Çalışma, açık kalp ameliyatı olan hastalara uygulanan refleksolojinin fizyolojik değişkenler ve mekanik ventilasyondan ayırma süresi üzerine etkisini incelemek amacıyla yarı deneysel tasarım olarak gerçekleştirildi.
Araştırma, bir üniversite hastanesinin kalp ve damar cerrahisi kliniğine açık kalp ameliyatı uygulanmak üzere kabul edilen ve araştırma kriterlerine uyan 85 hasta ile gerçekleştirildi. Hastalar, deney (n=42) ve kontrol (n=43) gruplarına ayrıldı. Deney grubundaki hastaların ayaklarına, ameliyat sonrası yoğun bakım ünitesine kabulü sonrası 1. saatinde, 30 dakika boyunca refleksoloji uygulandı. Kontrol grubundaki hastalara ise hiçbir girişim yapılmadan, rutin tedavi ve bakım uygulandı. Her iki gruptaki hastaların belirli zaman aralıklarındaki fizyolojik değişkenleri ve mekanik ventilasyondan ayırma süreleri izlendi. Araştırma sonucunda elde edilen veriler NCSS (Number Cruncher Statistical System) 2007 programı kullanılarak analiz edildi.

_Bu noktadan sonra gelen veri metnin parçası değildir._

<file path="src/logic/bsj_params.svh">
// Constants for the buck set-point stepping and jog controller
`ifndef BSJ_PARAMS_SVH
`define BSJ_PARAMS_SVH

// Clock period and stepping timing
`define BSJ_CLK_NS 40
`define BSJ_STEP_BASE_NS 2000
`define BSJ_STEP_BASE_CYC ((`BSJ_STEP_BASE_NS + `BSJ_CLK_NS - 1) / `BSJ_CLK_NS)
`define BSJ_DLY_TICK_NS 1000
`define BSJ_DLY_TICK_CYC ((`BSJ_DLY_TICK_NS + `BSJ_CLK_NS - 1) / `BSJ_CLK_NS)
`define BSJ_CONV34_RATE 2'h1

// Register byte offsets
`define BSJ_OFS_CONV1 8'h00
`define BSJ_OFS_CONV2 8'h04
`define BSJ_OFS_CONV3 8'h08
`define BSJ_OFS_CONV4 8'h0c
`define BSJ_OFS_CTRL 8'h10
`define BSJ_OFS_STAT 8'h14

// Converter register field positions
`define BSJ_NORM_LSB 0
`define BSJ_ALT_LSB 5
`define BSJ_SLP_LSB 10
`define BSJ_RATE_LSB 15
`define BSJ_FLOOR_LSB 17
`define BSJ_CEIL_LSB 21
`define BSJ_CONV12_MASK 25'h1ffffff
`define BSJ_CONV34_MASK 25'h0007c1f

// Control register field positions
`define BSJ_CTRL_JOG_BIT 0
`define BSJ_CTRL_DLY_LSB 8

// Reset values
`define BSJ_RST_NORMAL 5'h1a
`define BSJ_RST_ALT 5'h1a
`define BSJ_RST_SLEEP 5'h1a
`define BSJ_RST_RATE 2'h1
`define BSJ_RST_FLOOR 4'h8
`define BSJ_RST_CEIL 4'ha
`define BSJ_RST_DLY 8'h00

`endif

</file>
<file path="src/logic/bsj_pkg.sv">
// Types for the buck set-point stepping and jog controller
package bsj_pkg;
    // Edge count while a select pin is high, Gray coded along 0-1-2-3
    typedef enum logic [1:0] {
        BSJ_CNT0 = 2'b00,
        BSJ_CNT1 = 2'b01,
        BSJ_CNT2 = 2'b11,
        BSJ_CNT3 = 2'b10
    } bsj_edge_cnt_e;
    typedef logic [4:0] bsj_code_t;
endpackage

</file>
<file path="src/logic/bsj_step_engine.sv">
// One-code-per-interval stepping engine for a single converter
`timescale 1ns/10ps
module bsj_step_engine #(
    parameter int BASE_CYC = 50,
    parameter logic [4:0] RST_CODE = 5'h1a
) (
    // Clock and reset
    input wire logic pclk,
    input wire logic presetn,
    // Target and rate
    input wire bsj_pkg::bsj_code_t target,
    input wire logic [1:0] rate,
    // Delivered code
    output bsj_pkg::bsj_code_t code,
    output logic busy
);
    if (BASE_CYC < 1 || BASE_CYC * 8 > 1023)
    begin : g_chk
        $error("BASE_CYC out of range for the interval counter");
    end

    logic [9:0] cnt_ff;
    bsj_pkg::bsj_code_t code_ff;
    logic [9:0] lim;
    bsj_pkg::bsj_code_t last_ff;
    logic [9:0] since_ff;

    // Interval length in cycles for a rate code
    function automatic logic [9:0] interval(input logic [1:0] r);
        interval = 10'(BASE_CYC) << r;
    endfunction

    assign lim = interval(rate);
    assign busy = (code_ff != target);
    assign code = code_ff;

    // Interval counter runs only while away from target
    always_ff @(posedge pclk or negedge presetn)
    begin
        if (!presetn)
            cnt_ff <= 10'h000;
        else if (!busy || cnt_ff >= lim - 10'h001)
            cnt_ff <= 10'h000;
        else
            cnt_ff <= cnt_ff + 10'h001;
    end

    // One code per elapsed interval toward target, then hold
    always_ff @(posedge pclk or negedge presetn)
    begin
        if (!presetn)
            code_ff <= RST_CODE;
        else if (busy && cnt_ff >= lim - 10'h001)
        begin
            if (target > code_ff)
                code_ff <= code_ff + 5'h01;
            else
                code_ff <= code_ff - 5'h01;
        end
    end

    // Cycles since the delivered code last moved, saturating, for the spacing check
    always_ff @(posedge pclk or negedge presetn)
    begin
        if (!presetn)
        begin
            last_ff <= RST_CODE;
            since_ff <= 10'h3ff;
        end
        else
        begin
            last_ff <= code_ff;
            if (code_ff != last_ff)
                since_ff <= 10'h001;
            else if (since_ff != 10'h3ff)
                since_ff <= since_ff + 10'h001;
        end
    end
endmodule

</file>
<file path="src/logic/bsj_ctrl.sv">
// Set-point selection, jog decoding and APB registers for four buck converters
//
// Chosen here: register access over APB and the placing of the registers.
`timescale 1ns/10ps
`include "bsj_params.svh"
module bsj_ctrl #(
    parameter int BASE_CYC = `BSJ_STEP_BASE_CYC,
    parameter int TICK_CYC = `BSJ_DLY_TICK_CYC
) (
    // Clock and reset
    input wire logic pclk,
    input wire logic presetn,
    // APB slave
    input wire logic psel,
    input wire logic penable,
    input wire logic pwrite,
    input wire logic [7:0] paddr,
    input wire logic [31:0] pwdata,
    output logic [31:0] prdata,
    output logic pready,
    output logic pslverr,
    // Pins from the processor
    input wire logic scaling_select_pin_1,
    input wire logic scaling_select_pin_2,
    input wire logic sleep_pin,
    input wire logic secondary_sleep_request,
    input wire logic spi_clk,
    // Delivered set-point codes
    output bsj_pkg::bsj_code_t delivered_code_1,
    output bsj_pkg::bsj_code_t delivered_code_2,
    output bsj_pkg::bsj_code_t delivered_code_3,
    output bsj_pkg::bsj_code_t delivered_code_4
);
    if (TICK_CYC < 1 || TICK_CYC > 31 || BASE_CYC < 4)
    begin : g_chk
        $error("TICK_CYC or BASE_CYC out of range");
    end

    logic [4:0] sync1_ff;
    logic [4:0] sync2_ff;
    logic [4:0] prev_ff;
    logic [24:0] conv_ff [4];
    logic jog_en_ff;
    logic jog_en_d_ff;
    logic [7:0] dly_ff;
    logic [31:0] prdata_ff;
    logic [7:0] dly_cnt_ff;
    logic [4:0] tick_ff;
    logic sleep_eff_ff;
    logic sleep_d_ff;
    bsj_pkg::bsj_edge_cnt_e cnt_ff [2];
    bsj_pkg::bsj_code_t jog_code_ff [2];
    bsj_pkg::bsj_code_t tgt [4];
    bsj_pkg::bsj_code_t code_w [4];
    logic [1:0] rate_w [4];
    logic [3:0] busy_w;
    logic [1:0] sel;
    logic [1:0] sel_rise;
    logic [1:0] sel_fall;
    logic spi_fall;
    logic [1:0] panic;
    logic [1:0] load;
    logic wr_en;
    logic sleep_raw;

    // Mask of the implemented fields of a converter register
    function automatic logic [24:0] conv_mask(input int idx);
        conv_mask = (idx < 2) ? `BSJ_CONV12_MASK : `BSJ_CONV34_MASK;
    endfunction

    // Code field of a converter register
    function automatic bsj_pkg::bsj_code_t fld(input logic [24:0] r, input int lsb);
        fld = r[lsb +: 5];
    endfunction

    // Double-flop synchronisers: select 1, select 2, sleep, secondary, spi clock
    always_ff @(posedge pclk or negedge presetn)
    begin
        if (!presetn)
        begin
            sync1_ff <= 5'h00;
            sync2_ff <= 5'h00;
            prev_ff <= 5'h00;
        end
        else
        begin
            sync1_ff <= {spi_clk, secondary_sleep_request, sleep_pin,
                         scaling_select_pin_2, scaling_select_pin_1};
            sync2_ff <= sync1_ff;
            prev_ff <= sync2_ff;
        end
    end

    // Edge detection on synchronised pins
    assign sel = sync2_ff[1:0];
    assign sel_rise = sync2_ff[1:0] & ~prev_ff[1:0];
    assign sel_fall = ~sync2_ff[1:0] & prev_ff[1:0];
    assign spi_fall = prev_ff[4] & ~sync2_ff[4];
    assign sleep_raw = sync2_ff[2] & sync2_ff[3];

    // APB handshake: no wait states, error on unmapped word
    assign pready = 1'b1;
    assign pslverr = psel && penable && (paddr[1:0] != 2'h0 || paddr > `BSJ_OFS_STAT);
    assign wr_en = psel && penable && pwrite && !pslverr;
    assign prdata = prdata_ff;

    // Register writes; reserved and absent fields stay zero
    always_ff @(posedge pclk or negedge presetn)
    begin
        if (!presetn)
        begin
            for (int i = 0; i < 4; i++)
                conv_ff[i] <= conv_mask(i) & {`BSJ_RST_CEIL, `BSJ_RST_FLOOR, `BSJ_RST_RATE,
                                              `BSJ_RST_SLEEP, `BSJ_RST_ALT, `BSJ_RST_NORMAL};
            jog_en_ff <= 1'b0;
            dly_ff <= `BSJ_RST_DLY;
        end
        else if (wr_en)
        begin
            if (paddr < `BSJ_OFS_CTRL)
                conv_ff[paddr[3:2]] <= pwdata[24:0] & conv_mask(int'(paddr[3:2]));
            else if (paddr == `BSJ_OFS_CTRL)
            begin
                jog_en_ff <= pwdata[`BSJ_CTRL_JOG_BIT];
                dly_ff <= pwdata[`BSJ_CTRL_DLY_LSB +: 8];
            end
        end
    end

    // Read data captured in the setup cycle
    always_ff @(posedge pclk or negedge presetn)
    begin
        if (!presetn)
            prdata_ff <= 32'h0000_0000;
        else if (psel && !penable)
        begin
            if (paddr < `BSJ_OFS_CTRL)
                prdata_ff <= {7'h00, conv_ff[paddr[3:2]]};
            else if (paddr == `BSJ_OFS_CTRL)
                prdata_ff <= {16'h0000, dly_ff, 7'h00, jog_en_ff};
            else if (paddr == `BSJ_OFS_STAT)
                prdata_ff <= {3'h0, code_w[3], 3'h0, code_w[2], 3'h0, code_w[1], 3'h0, code_w[0]};
            else
                prdata_ff <= 32'h0000_0000;
        end
    end

    // Sleep entry delay in microsecond ticks; exit is immediate
    always_ff @(posedge pclk or negedge presetn)
    begin
        if (!presetn)
        begin
            dly_cnt_ff <= 8'h00;
            tick_ff <= 5'h00;
            sleep_eff_ff <= 1'b0;
        end
        else if (!sleep_raw)
        begin
            dly_cnt_ff <= 8'h00;
            tick_ff <= 5'h00;
            sleep_eff_ff <= 1'b0;
        end
        else if (dly_cnt_ff >= dly_ff)
            sleep_eff_ff <= 1'b1;
        else if (tick_ff == 5'(TICK_CYC - 1))
        begin
            tick_ff <= 5'h00;
            dly_cnt_ff <= dly_cnt_ff + 8'h01;
        end
        else
            tick_ff <= tick_ff + 5'h01;
    end

    // Previous mode and sleep, for entry and exit detection
    always_ff @(posedge pclk or negedge presetn)
    begin
        if (!presetn)
        begin
            jog_en_d_ff <= 1'b0;
            sleep_d_ff <= 1'b0;
        end
        else
        begin
            jog_en_d_ff <= jog_en_ff;
            sleep_d_ff <= sleep_eff_ff;
        end
    end

    // Falling-edge count while a select pin is high
    always_ff @(posedge pclk or negedge presetn)
    begin
        if (!presetn)
        begin
            cnt_ff[0] <= bsj_pkg::BSJ_CNT0;
            cnt_ff[1] <= bsj_pkg::BSJ_CNT0;
        end
        else
        begin
            for (int j = 0; j < 2; j++)
            begin
                if (sel_rise[j])
                    cnt_ff[j] <= bsj_pkg::BSJ_CNT0;
                else if (sel[j] && spi_fall)
                begin
                    unique case (cnt_ff[j])
                        bsj_pkg::BSJ_CNT0: cnt_ff[j] <= bsj_pkg::BSJ_CNT1;
                        bsj_pkg::BSJ_CNT1: cnt_ff[j] <= bsj_pkg::BSJ_CNT2;
                        bsj_pkg::BSJ_CNT2: cnt_ff[j] <= bsj_pkg::BSJ_CNT3;
                        bsj_pkg::BSJ_CNT3: cnt_ff[j] <= bsj_pkg::BSJ_CNT3;
                    endcase
                end
            end
        end
    end

    // Baseline reload and panic pulses per jog converter
    always_comb
    begin
        for (int j = 0; j < 2; j++)
        begin
            panic[j] = jog_en_ff && sel[j] && spi_fall && !sleep_eff_ff &&
                       cnt_ff[j] == bsj_pkg::BSJ_CNT2;
            load[j] = (jog_en_ff && !jog_en_d_ff) || (sleep_d_ff && !sleep_eff_ff) ||
                      (wr_en && paddr[7:2] == 6'(j));
        end
    end

    // Working copy of the normal code, moved by jog commands
    always_ff @(posedge pclk or negedge presetn)
    begin
        if (!presetn)
        begin
            jog_code_ff[0] <= `BSJ_RST_NORMAL;
            jog_code_ff[1] <= `BSJ_RST_NORMAL;
        end
        else
        begin
            for (int j = 0; j < 2; j++)
            begin
                if (wr_en && paddr[7:2] == 6'(j))
                    jog_code_ff[j] <= pwdata[`BSJ_NORM_LSB +: 5];
                else if (load[j] || panic[j])
                    jog_code_ff[j] <= fld(conv_ff[j], `BSJ_NORM_LSB);
                else if (jog_en_ff && !sleep_eff_ff && sel_fall[j] && !busy_w[j])
                begin
                    // Stops widen with implied leading bits; commands past them drop
                    if (cnt_ff[j] == bsj_pkg::BSJ_CNT1 &&
                        jog_code_ff[j] > {1'b0, conv_ff[j][`BSJ_FLOOR_LSB +: 4]})
                        jog_code_ff[j] <= jog_code_ff[j] - 5'h01;
                    else if (cnt_ff[j] == bsj_pkg::BSJ_CNT2 &&
                             jog_code_ff[j] < {1'b1, conv_ff[j][`BSJ_CEIL_LSB +: 4]})
                        jog_code_ff[j] <= jog_code_ff[j] + 5'h01;
                end
            end
        end
    end

    // Target selection per converter
    always_comb
    begin
        for (int i = 0; i < 4; i++)
        begin
            rate_w[i] = (i < 2) ? conv_ff[i][`BSJ_RATE_LSB +: 2] : `BSJ_CONV34_RATE;
            if (sleep_eff_ff)
                tgt[i] = fld(conv_ff[i], `BSJ_SLP_LSB);
            else if (i < 2 && jog_en_ff)
                tgt[i] = jog_code_ff[i];
            else if (i < 2 && sel[i])
                tgt[i] = fld(conv_ff[i], `BSJ_ALT_LSB);
            else
                tgt[i] = fld(conv_ff[i], `BSJ_NORM_LSB);
        end
    end

    // Stepping engines, one per converter
    for (genvar g = 0; g < 4; g++)
    begin : g_eng
        bsj_step_engine #(
            .BASE_CYC(BASE_CYC),
            .RST_CODE(`BSJ_RST_NORMAL)
        ) u_eng (
            .pclk(pclk),
            .presetn(presetn),
            .target(tgt[g]),
            .rate(rate_w[g]),
            .code(code_w[g]),
            .busy(busy_w[g])
        );
    end

    assign delivered_code_1 = code_w[0];
    assign delivered_code_2 = code_w[1];
    assign delivered_code_3 = code_w[2];
    assign delivered_code_4 = code_w[3];
endmodule

</file>
<file path="config.mk">
export PLATFORM = sky130hd
export DESIGN_NAME = bsj_ctrl
export DESIGN_NICKNAME = d
export VERILOG_FILES = /design/src/logic/bsj_pkg.sv /design/src/logic/bsj_step_engine.sv /design/src/logic/bsj_ctrl.sv
export VERILOG_INCLUDE_DIRS = /design/src /design/src/logic
export SDC_FILE = /design/constraint.sdc
export NUM_CORES = 1
export LEC_CHECK = 0
export ABC_AREA = 1
export CORE_MARGIN = 4
export CORE_UTILIZATION = 50
export DETAILED_ROUTE_END_ITERATION = 10
export DONT_BUFFER_PORTS = 1
export HOLD_SLACK_MARGIN = 0.12
export SLEW_MARGIN = 10
export SYNTH_ARGS = -nofsm -noshare
export SYNTH_HDL_FRONTEND = slang
export SYNTH_SLANG_ARGS = --single-unit
</file>
<file path="constraint.sdc">
create_clock -name pclk -period 3.8 [get_ports pclk]
set_input_delay 0.38 -clock pclk [delete_from_list [all_inputs] [get_ports pclk]]
set_output_delay 0.38 -clock pclk [all_outputs]
set_load 0.05 [all_outputs]
</file>
# Word-level counts from Yosys, hierarchy flattened

Index checks and enable logic that the tools add are counted.
Widths: inputs -> output; s select.

$add $sub $neg: 20
Order comparisons: 18
Equality and inequality tests: 17
Shift-type cells: 2
Mux-type cells: 50
Bitwise operators: 10
Reductions and logical operators: 68

Operators with widths:

| cell                  | count |
|---|---|
| $mux 5                | 25 |
| $bwmux 100            | 1 |
| $mux 25               | 4 |
| $mux 29               | 3 |
| $bmux 25 s2           | 1 |
| $demux 25 s2          | 1 |
| $add 10x1->10 const B | 4 |
| $mux 10               | 4 |
| $add 5x1->5 const B   | 7 |
| $logic_and 1x1->1     | 33 |
| $sub 5x1->5 const B   | 6 |
| $and 25x25->25        | 1 |
| $mux 8                | 3 |
| $ge 10x10->1          | 2 |
| $ge 10x7->1 const B   | 2 |
| $gt 5x5->1            | 4 |
| $ne 5x5->1            | 4 |
| $shl 6x2->10 const A  | 2 |
| $sub 10x1->10 const B | 2 |
| $eq 8x5->1 const B    | 2 |
| $pmux 2 s3            | 2 |
| $gt 5x4->1            | 2 |
| $logic_or 1x1->1      | 10 |
| $lt 5x5->1            | 2 |
| 29 further kinds      | 58 |

Register bits after elaboration: 246
Logic and storage cells: 212

# Longest topological paths before layout

Gate-level depths: netlist of the first run.

Word-level depth: 10
Gate-level depth with buffers: 21
Depth with buffers taken out: 21

# By module

Synthesis of the first run repeated with hierarchy kept, for this count alone.

Cell total of the unflattened synthesis: 1790
Area, all modules: 14528.9 um^2

Modules (own cells, without submodules):

| module          | times used | cells an instance | area each (um^2) |
|---|---|---|---|
| bsj_ctrl        | 1          | 1162              | 9334.0 |
| bsj_step_engine | 4          | 157               | 1298.7 |

# Worst setup path after synthesis of the first run

Ideal clock, no wire load.

Kind: register to register
From: reg jog_en_ff
To: reg g_eng[0].u_eng.code_ff[4]
Setup time: 0.060 ns
Arrival time: 2.935 ns
Required time: 3.740 ns
Setup slack: 0.804 ns
Stages on the path, launching flop included: 17
Path buffers: 1
Cells stage by stage: dfrtp_1 -> clkinv_1 -> clkbuf_1 -> nand3_1 -> o211ai_1 -> o21ai_0 -> ha_1 -> a21oi_1 -> o21ai_0 -> o21ai_0 -> ha_1 -> a21oi_1 -> nand2_1 -> xor2_1 -> nand2_1 -> nand2_1 -> nand2_1

Cells in the longest elaborated chain, start to end: 4
Elaborated cells on any way between the ends: 6
Classes of those cells: order compare: 1; eq/ne: 1; mux: 3; reduce/logical: 1

Ends and longest elaborated chain:

| element                                            | RTL line                                     | source |
|---|---|---|
| start, declared                                    | bsj_ctrl.sv:43                               | `logic jog_en_ff;` |
| start signal, assigned                             | bsj_ctrl.sv:124                              | `` jog_en_ff <= pwdata[`BSJ_CTRL_JOG_BIT]; `` |
| $mux 5 (*)                                         | bsj_ctrl.sv:266                              | `else if (i < 2 && jog_en_ff)` |
| $mux 5 (*)                                         | bsj_ctrl.sv:264                              | `if (sleep_eff_ff)` |
| $gt 5x5->1 / $ne 5x5->1 (equally long branches)    | bsj_step_engine.sv:55, bsj_step_engine.sv:34 |  |
| $mux 5 / $logic_and 1x1->1 (equally long branches) | bsj_step_engine.sv:55, bsj_step_engine.sv:53 |  |
| end signal, assigned                               | bsj_step_engine.sv:56                        | `code_ff <= code_ff + 5'h01;` |
| end signal, assigned                               | bsj_step_engine.sv:58                        | `code_ff <= code_ff - 5'h01;` |
| end, declared                                      | bsj_step_engine.sv:23                        | `bsj_pkg::bsj_code_t code_ff;` |

Mark *: on every way between the ends. The rest lies on a longest branch, timed or not.
A chain may end at the register's enable or synchronous reset.

# Final worst setup path of the first run

From: reg jog_en_ff
To: reg g_eng[1].u_eng.code_ff[4]

Cells in the longest elaborated chain, start to end: 4
Elaborated cells on any way between the ends: 6
Classes of those cells: order compare: 1; eq/ne: 1; mux: 3; reduce/logical: 1

Ends and longest elaborated chain:

| element                                            | RTL line |
|---|---|
| $mux 5 (*)                                         | bsj_ctrl.sv:266 |
| $mux 5 (*)                                         | bsj_ctrl.sv:264 |
| $gt 5x5->1 / $ne 5x5->1 (equally long branches)    | bsj_step_engine.sv:55, bsj_step_engine.sv:34 |
| $mux 5 / $logic_and 1x1->1 (equally long branches) | bsj_step_engine.sv:55, bsj_step_engine.sv:53 |
| end signal, assigned                               | bsj_step_engine.sv:56 |
| end signal, assigned                               | bsj_step_engine.sv:58 |
| end, declared                                      | bsj_step_engine.sv:23 |

Marked as above.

Hastaların fizyolojik değişkenlerinin gruplararası karşılaştırılması incelendiğinde; deney grubundaki hastaların refleksoloji öncesi 5. dakika nabız hızı ve diyastolik kan basıncı değerlerinin kontrol grubuna göre anlamlı düzeyde daha yüksek olduğu (p<0,05); solunum hızı, sistolik kan basıncı ve ortalama arter basıncı değerleri açısından istatistiksel olarak anlamlı bir fark olmadığı (p>0,05) saptandı. Deney grubundaki hastaların ekstübasyon sonrası 5. dakika oksijen saturasyonu değerlerinin istatistiksel olarak anlamlı düzeyde daha düşük olduğu belirlendi (p<0,05). Ayak refleksolojisinin hastaların mekanik ventilasyondan ayırma süresini istatistiksel olarak anlamlı düzeyde azalttığı (p<0,05); deney grubunda ortalama mekanik ventilasyondan ayırma süresinin kontrol grubuna göre 99,31 dakika daha kısa olduğu bulundu.
Açık kalp ameliyatı olan hastalara uygulanan tek seans refleksolojinin, fizyolojik değişkenler üzerine istatistiksel olarak anlamlı bir etkisinin olmamasına/ fizyolojik değişkenlerin normal değerlerde kalmasına karşın; MV'den ayırma süresini kısaltması, MV desteği alan hastaların bakımında etkili ve güvenli bir hemşirelik girişimi olabileceğini göstermektedir.